[[ Exercise inputs open ]]

Background: an optimization exercise with open tools, aiming at small area, a short achievable clock period and few clock cycles per item. Do not read the settings as production practice. In this exercise RTL edits were held to simulation tests only and were not proved equivalent to the original.

==> flow/design.v, too long to show whole: its modules and the start of the top module <==
// module ncq_lutgen: 270 lines
// module ncq_dist_a: 1641 lines
// module ncq_dist_b: 2138 lines
// module ncq_add20: 364 lines
// module ncq_lt20: 328 lines
module ncq_lutgen #(
    parameter PAL_DEPTH = 64
) (
    input  wire        clk,
    input  wire        rst,           
    input  wire        pal_we,
    input  wire [5:0]  pal_waddr,
    input  wire [31:0] pal_wdata,     
    input  wire [6:0]  pal_n,         
    input  wire        req_valid,
    output wire        req_ready,
    input  wire [14:0] req_bucket,    
    output wire        resp_valid,
    input  wire        resp_ready,
    output wire [7:0]  resp_index
);
  // ...
==> flow/run.sh <==
#!/bin/bash
# synth_recipe.tcl (not shown) runs the flow's synth.tcl, then flattens the netlist and writes it again
# the make line also repeats each setting of config.mk as NAME=value (left out here)
make -C /OpenROAD-flow-scripts/flow DESIGN_CONFIG=/design/flow/config.mk WORK_HOME=/design/flow/orfs CLKGATE_MAP_FILE= SYNTH_SCRIPT=/design/flow/synth_recipe.tcl finish
==> flow/config.mk <==
export PLATFORM = sky130hd
export DESIGN_NAME = ncq_lutgen
export DESIGN_NICKNAME = ncq_lutgen
export VERILOG_FILES = /design/flow/design.v
export SDC_FILE = /design/flow/constraint.sdc
export NUM_CORES = 4
export LEC_CHECK = 0
export CAP_MARGIN = 20
export CORE_MARGIN = 2
export CORE_UTILIZATION = 40
export PLACE_DENSITY = 0.6
export SLEW_MARGIN = 20
==> flow/constraint.sdc <==
create_clock -name core_clock -period 18.0 [get_ports {clk}]
set_input_delay 3.6000 -clock core_clock [delete_from_list [all_inputs] [get_ports {clk}]]
set_output_delay 3.6000 -clock core_clock [all_outputs]
set_load 0.01 [all_outputs]
This design comes from an exercise in tuning for small area, a short achievable clock period and few clock cycles per item on the open sky130 flow, not from production work.
Function was checked by simulation only, so behaviour that the tests miss may differ from the original.

Setup of wip/indigo:
Design csb_crc, start of the top module:
module csb_crc (
    input  wire        clk,
    input  wire        rst,         
    input  wire        in_valid,
    output wire        in_ready,
    input  wire        in_init,
    input  wire [2:0]  in_nbytes,   
    input  wire [31:0] in_data,
    output wire        idle,
    output wire [31:0] result
);
For scale: ~460 cells after synthesis, about 73 I/O pins, ~4500 sq um of cells after synthesis.
Settings: LEC_CHECK=0, CAP_MARGIN=20, CORE_MARGIN=2, CORE_UTILIZATION=40, CTS_BUF_LIST=sky130_fd_sc_hd__clkbuf_16, CTS_CLUSTER_DIAMETER=300, CTS_CLUSTER_SIZE=50, SETUP_SLACK_MARGIN=3.0, SLEW_MARGIN=20, TNS_END_PERCENT=0; clock period 5.0 ns.
standard.sh (not shown) runs the stock make flow with config.mk's settings and CLKGATE_MAP_FILE= SYNTH_SCRIPT=/design/flow/synth_recipe.tcl, a recipe that flattens the netlist after the stock synthesis.
==> flow/flow/run.sh <==
#!/bin/bash
# Standard layout, with plain buf_1 cells as the port buffers and the
# state flip-flops (which drive the whole next-state network and the
# result ports) upsized after placement.
set -e
export BUFFER_PORTS_ARGS="-buffer_cell sky130_fd_sc_hd__buf_1"
bash standard.sh place > standard_place.log 2>&1
openroad -no_init -exit flow/upsize.tcl > upsize.log 2>&1
bash standard.sh finish > standard.log 2>&1
==> flow/flow/upsize.tcl <==
# Upsize the code register's flip-flops in the placed design, then
# legalize the placement again.
set odb orfs/results/sky130hd/csb_crc/base/3_place.odb
read_db $odb
read_liberty $::env(FLOW_HOME)/platforms/sky130hd/lib/sky130_fd_sc_hd__tt_025C_1v80.lib
set block [ord::get_db_block]
set n 0
foreach inst [$block getInsts] {
  if {[[$inst getMaster] getName] eq "sky130_fd_sc_hd__dfxtp_1" && [string match "code*" [$inst getName]]} {
    replace_cell [$inst getName] sky130_fd_sc_hd__dfxtp_2
    incr n
  }
}
puts "upsized $n flip-flops"
detailed_placement
check_placement
write_db $odb
Testbench counts of wip/indigo, summed over its fixed seeds: cycles 24,576, bytes 97,536.
### wip/indigo -> wip/juniper
Settings: changing CTS_CLUSTER_DIAMETER from 300 to 100; changing CTS_CLUSTER_SIZE from 50 to 30; setting GPL_TIMING_DRIVEN to 0 for the first time; setting GPL_ROUTABILITY_DRIVEN to 0 for the first time; changing CTS_BUF_LIST from sky130_fd_sc_hd__clkbuf_16 to sky130_fd_sc_hd__clkbuf_4 sky130_fd_sc_hd__clkbuf_8.
## What came out
- In summary, wip/juniper completed successfully, with a layout that passed the timing, design-rule and antenna checks.
- wip/juniper against wip/indigo: routed wire length higher, post-detailed-placement cell area higher.
- Against wip/indigo, wip/juniper comes in 2.2 points lower on proportion of cell area occupied by multi-input gates.
- Ratio of final minimum period to clock period was lower in the run labelled wip/indigo.
- Setup WNS wip/indigo -> wip/juniper: worse
- Status: met1 wire length parity (wip/indigo, wip/juniper)
- Row global-route usage: wip/juniper lower / wip/indigo higher
The inputs of wip/nickel differ from those of wip/juniper as listed below.
Settings: SETUP_SLACK_MARGIN: 3.0 -> 2.7; TNS_END_PERCENT: 0 -> unset; GPL_ROUTABILITY_DRIVEN: 0 -> unset; GPL_TIMING_DRIVEN: 0 -> unset.
==> flow/flow/run.sh <==
#!/bin/bash
# Standard layout, with plain buf_1 cells as the port buffers.
export BUFFER_PORTS_ARGS="-buffer_cell sky130_fd_sc_hd__buf_1"
bash standard.sh > standard.log 2>&1
removed: flow/flow/upsize.tcl
Results
Delta (wip/nickel minus wip/juniper): fraction of the cycle the final worst path needs now sits higher; via total after detailed routing now sits lower; critical path depth now sits lower.
Against wip/juniper, the final cell area of wip/nickel is lower.
The count of buffers inserted at the top-level ports in wip/nickel was higher than what wip/juniper gave.
Input changes introduced in wip/xenon (baseline for comparison: wip/nickel):
Settings: SETUP_SLACK_MARGIN now 2.9, was 2.7; TNS_END_PERCENT now 0, previously not set.
==> flow/flow/run.sh <==
#!/bin/bash
# Standard layout, with plain buf_1 cells as the port buffers and the
# state flip-flops (which drive the whole next-state network and the
# result ports) upsized after placement.
set -e
export BUFFER_PORTS_ARGS="-buffer_cell sky130_fd_sc_hd__buf_1"
bash standard.sh place > standard_place.log 2>&1
openroad -no_init -exit flow/upsize.tcl > upsize.log 2>&1
bash standard.sh finish > standard.log 2>&1
==> flow/flow/upsize.tcl (new file) <==
# Upsize the code register's flip-flops in the placed design, then
# legalize the placement again.
set odb orfs/results/sky130hd/csb_crc/base/3_place.odb
read_db $odb
read_liberty $::env(FLOW_HOME)/platforms/sky130hd/lib/sky130_fd_sc_hd__tt_025C_1v80.lib
set block [ord::get_db_block]
set n 0
foreach inst [$block getInsts] {
  if {[[$inst getMaster] getName] eq "sky130_fd_sc_hd__dfxtp_1" && [string match "code*" [$inst getName]]} {
    replace_cell [$inst getName] sky130_fd_sc_hd__dfxtp_2
    incr n
  }
}
puts "upsized $n flip-flops"
detailed_placement
check_placement
write_db $odb
==> summary.txt <==
In wip/xenon, post-layout utilization of the core is higher than in wip/nickel.
The post-route cell area of wip/xenon was inferior to that of wip/nickel.
From wip/xenon to wip/nickel, effective utilization at floorplan did not move at all.
[compare] base=wip/nickel new=wip/xenon: final cell count rose about 0.6%; setup slack now larger.
What wip/cedar does differently from wip/xenon at the input level:
Settings: removing TNS_END_PERCENT (formerly 0).
-- flow/flow/upsize.tcl --
<<< wip/xenon, line 10
    replace_cell [$inst getName] sky130_fd_sc_hd__dfxtp_2
>>> wip/cedar, line 10
    replace_cell [$inst getName] sky130_fd_sc_hd__dfxtp_4
wip/cedar went all the way through the flow, and no timing, DRC or antenna check failed.
Of wip/cedar and wip/xenon, it is wip/cedar that has the higher sequential cell area.
Re met1 track utilization from global routing: wip/xenon was lower than wip/cedar.
wip/cedar: wire length is 5.9% higher than what wip/xenon reported.
Against wip/xenon, wip/cedar comes in 0.37 ns higher on post-place setup slack.
Detailed placement HPWL for wip/cedar: about 3.5% up relative to wip/xenon
Final cell area: wip/cedar above wip/xenon
Setup slack: wip/cedar more than wip/xenon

[[ Exercise inputs closed ]]

Action item: Starting at the line that contains "Against wip/juniper, the" and stopping after the line that contains "flow/flow/upsize.tcl (new file)", write out every line exactly as it appears above, and no other line.

Answer box:
Against wip/juniper, the final cell area of wip/nickel is lower.
The count of buffers inserted at the top-level ports in wip/nickel was higher than what wip/juniper gave.
Input changes introduced in wip/xenon (baseline for comparison: wip/nickel):
Settings: SETUP_SLACK_MARGIN now 2.9, was 2.7; TNS_END_PERCENT now 0, previously not set.
==> flow/flow/run.sh <==
#!/bin/bash
# Standard layout, with plain buf_1 cells as the port buffers and the
# state flip-flops (which drive the whole next-state network and the
# result ports) upsized after placement.
set -e
export BUFFER_PORTS_ARGS="-buffer_cell sky130_fd_sc_hd__buf_1"
bash standard.sh place > standard_place.log 2>&1
openroad -no_init -exit flow/upsize.tcl > upsize.log 2>&1
bash standard.sh finish > standard.log 2>&1
==> flow/flow/upsize.tcl (new file) <==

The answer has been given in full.